JSum
Consistent checksum calculation of JSON objects.
![Build Status](https://travis-ci.org/fraunhoferfokus/JSum.svg?branch=master)
Quick start
const JSum = require('jsum')
const obj1 = {foo: [{c: 1}, {d: 2, e: 3}], bar: {a: 2, b: undefined}}
const obj2 = {bar: {b: undefined, a: 2}, foo: [{c: 1}, {e: 3, d: 2}]}
console.log(JSum.digest(obj1, 'SHA256', 'hex'))
console.log(JSum.digest(obj2, 'SHA256', 'hex'))
Why this module?
My main goal was to create Etag
s from JSON objects. The most intuitive approach
would have been something like:
const crypto = require('crypto')
function checksum (obj) {
return crypto.createHash('MD5').update(JSON.stringify(myObj)).digest('hex')
}
However, this approach would yield two different results for semantically same JSON objects:
console.log(checksum({"a": 1, "b": 2}))
console.log(checksum({"b": 2, "a": 1}))
JSum
on other hand makes sure that semantically same JSON objects always get the same checksum! Moreover, it provides a good deal
of time advantage over some other viable modules*:
Module | Time (ms) to hash a 181 MB JSON file (from memory) |
---|
json-hash | 81537 |
json-stable-stringify | 12134 |
JSum | 9656 |
json-checksum | FATAL ERROR: [...] - process out of memory |
For this trivial test a huge random JSON file
(181 MB) was taken as the base for benchmarking.
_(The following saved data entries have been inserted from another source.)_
**src/rtl/reg_pipe_pkg.sv**
```systemverilog
// Shared definitions for the valid/ready register pipeline.
package reg_pipe_pkg;

  // Bits needed to count 0..depth inclusive
  function automatic int occ_width(input int depth);
    return (depth < 32'sd1) ? 32'sd1 : $clog2(depth + 32'sd1);
  endfunction

endpackage

```
**src/rtl/reg_en_rst.sv**
```systemverilog
// Enabled register with asynchronous active-low reset and synchronous clear,
// both returning the contents to a parameterised value.
module reg_en_rst #(
  parameter int               WIDTH       = 1,
  parameter logic [WIDTH-1:0] RESET_VALUE = {WIDTH{1'b0}}
) (
  input  logic             clk,
  input  logic             reset_n,
  input  logic             srst,
  input  logic             en,
  input  logic [WIDTH-1:0] d,
  output logic [WIDTH-1:0] q
);

  // Storage element: reset and clear win over load, otherwise hold
  always_ff @(posedge clk or negedge reset_n) begin
    if (!reset_n) begin
      q <= RESET_VALUE;
    end else if (srst) begin
      q <= RESET_VALUE;
    end else if (en) begin
      q <= d;
    end else begin
      q <= q;
    end
  end

endmodule

```
**src/rtl/reg_pipe_vr.sv**
```systemverilog
// Multi-stage valid/ready pipeline register with bubble collapsing,
// synchronous flush and a registered occupancy count.
module reg_pipe_vr
  import reg_pipe_pkg::*;
#(
  parameter int               WIDTH       = 8,
  parameter int               DEPTH       = 3,
  parameter logic [WIDTH-1:0] RESET_VALUE = {WIDTH{1'b0}}
) (
  input  logic                         clk,
  input  logic                         reset_n,
  input  logic                         flush,
  input  logic                         in_val,
  output logic                         in_rdy,
  input  logic [WIDTH-1:0]             in_msg,
  output logic                         out_val,
  input  logic                         out_rdy,
  output logic [WIDTH-1:0]             out_msg,
  output logic [occ_width(DEPTH)-1:0]  occupancy
);

  localparam int            OW      = occ_width(DEPTH);
  localparam logic [OW-1:0] OCC_ONE = OW'(1'b1);

  logic [DEPTH-1:0] val_r;
  logic [WIDTH-1:0] msg_r [DEPTH];
  logic [DEPTH-1:0] val_d_s;
  // acc_s[i]: stage i can take a message; acc_s[DEPTH] is the consumer side.
  // xfer_s[i]: a message enters stage i; xfer_s[DEPTH] is the output transfer.
  logic [DEPTH:0]   acc_s;
  logic [DEPTH:0]   xfer_s;
  logic [OW-1:0]    occ_r;
  logic [OW-1:0]    occ_nxt_s;

  // Advance chain, resolved from the output stage back to the input
  always_comb begin
    acc_s        = {(DEPTH + 1){1'b0}};
    xfer_s       = {(DEPTH + 1){1'b0}};
    val_d_s      = {DEPTH{1'b0}};
    acc_s[DEPTH] = out_rdy & ~flush;
    for (int i = DEPTH - 1; i >= 0; i--) begin
      xfer_s[i+1] = val_r[i] & acc_s[i+1] & ~flush;
      acc_s[i]    = ~val_r[i] | xfer_s[i+1];
    end
    xfer_s[0] = in_val & acc_s[0] & ~flush;
    for (int i = 0; i < DEPTH; i++) begin
      val_d_s[i] = xfer_s[i] | (val_r[i] & ~xfer_s[i+1]);
    end
  end

  for (genvar i = 0; i < DEPTH; i++) begin : g_stage
    logic [WIDTH-1:0] msg_d_s;
    if (i == 0) begin : g_head
      assign msg_d_s = in_msg;
    end else begin : g_body
      assign msg_d_s = msg_r[i-1];
    end

    // Message payload keeps its contents across a flush
    reg_en_rst #(
      .WIDTH       (WIDTH),
      .RESET_VALUE (RESET_VALUE)
    ) u_msg (
      .clk     (clk),
      .reset_n (reset_n),
      .srst    (1'b0),
      .en      (xfer_s[i]),
      .d       (msg_d_s),
      .q       (msg_r[i])
    );

    reg_en_rst #(
      .WIDTH       (1),
      .RESET_VALUE (1'b0)
    ) u_val (
      .clk     (clk),
      .reset_n (reset_n),
      .srst    (flush),
      .en      (1'b1),
      .d       (val_d_s[i]),
      .q       (val_r[i])
    );
  end

  // Occupancy follows accepted minus delivered messages
  always_comb begin
    occ_nxt_s = occ_r;
    case ({xfer_s[0], xfer_s[DEPTH]})
      2'b10:   occ_nxt_s = occ_r + OCC_ONE;
      2'b01:   occ_nxt_s = occ_r - OCC_ONE;
      default: occ_nxt_s = occ_r;
    endcase
  end

  // Occupancy register, cleared by reset or flush
  always_ff @(posedge clk or negedge reset_n) begin
    if (!reset_n) begin
      occ_r <= {OW{1'b0}};
    end else if (flush) begin
      occ_r <= {OW{1'b0}};
    end else begin
      occ_r <= occ_nxt_s;
    end
  end

  assign in_rdy    = acc_s[0] & ~flush;
  assign out_val   = val_r[DEPTH-1] & ~flush;
  assign out_msg   = msg_r[DEPTH-1];
  assign occupancy = occ_r;

endmodule

```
The listed modules were used to create SHA256
hash of that file. To measure the time,
internal console.time(()
and console.timeEnd()
methods were used. Serious benchmarking is described below.
Benchmarking
You can also run benchmarks to compare performance with similar modules:
npm i --no-save \
benchmarked \
fast-json-stable-stringify \
json-checksum json-hash \
json-stable-stringify
node benchmark/index.js
Results:
# benchmark/fixtures/medium.json (77986 bytes)
fast-json-stable-stringify x 645 ops/sec ±0.80% (86 runs sampled)
json-checksum x 228 ops/sec ±0.89% (82 runs sampled)
json-hash x 70.25 ops/sec ±1.89% (60 runs sampled)
json-stable-stringify x 601 ops/sec ±1.06% (86 runs sampled)
jsum x 1,196 ops/sec ±1.08% (85 runs sampled)
fastest is jsum
# benchmark/fixtures/small.json (456 bytes)
fast-json-stable-stringify x 64,153 ops/sec ±1.47% (88 runs sampled)
json-checksum x 20,089 ops/sec ±1.88% (87 runs sampled)
json-hash x 6,418 ops/sec ±2.13% (75 runs sampled)
json-stable-stringify x 52,923 ops/sec ±1.91% (89 runs sampled)
jsum x 89,836 ops/sec ±0.84% (88 runs sampled)
fastest is jsum
I don't want this :-(
Fair enough! Just copy (check the license first!) this for your own code and hash as you will:
function serialize (obj) {
if (Array.isArray(obj)) {
return JSON.stringify(obj.map(i => serialize(i)))
} else if(typeof obj === 'string') {
return `"${obj}"`
} else if (typeof obj === 'object' && obj !== null) {
return Object.keys(obj)
.sort()
.map(k => `${k}:${serialize(obj[k])}`)
.join('|')
}
return obj
}
NOTE: this code is slightly inferior in terms of performance comparing to module's implementation.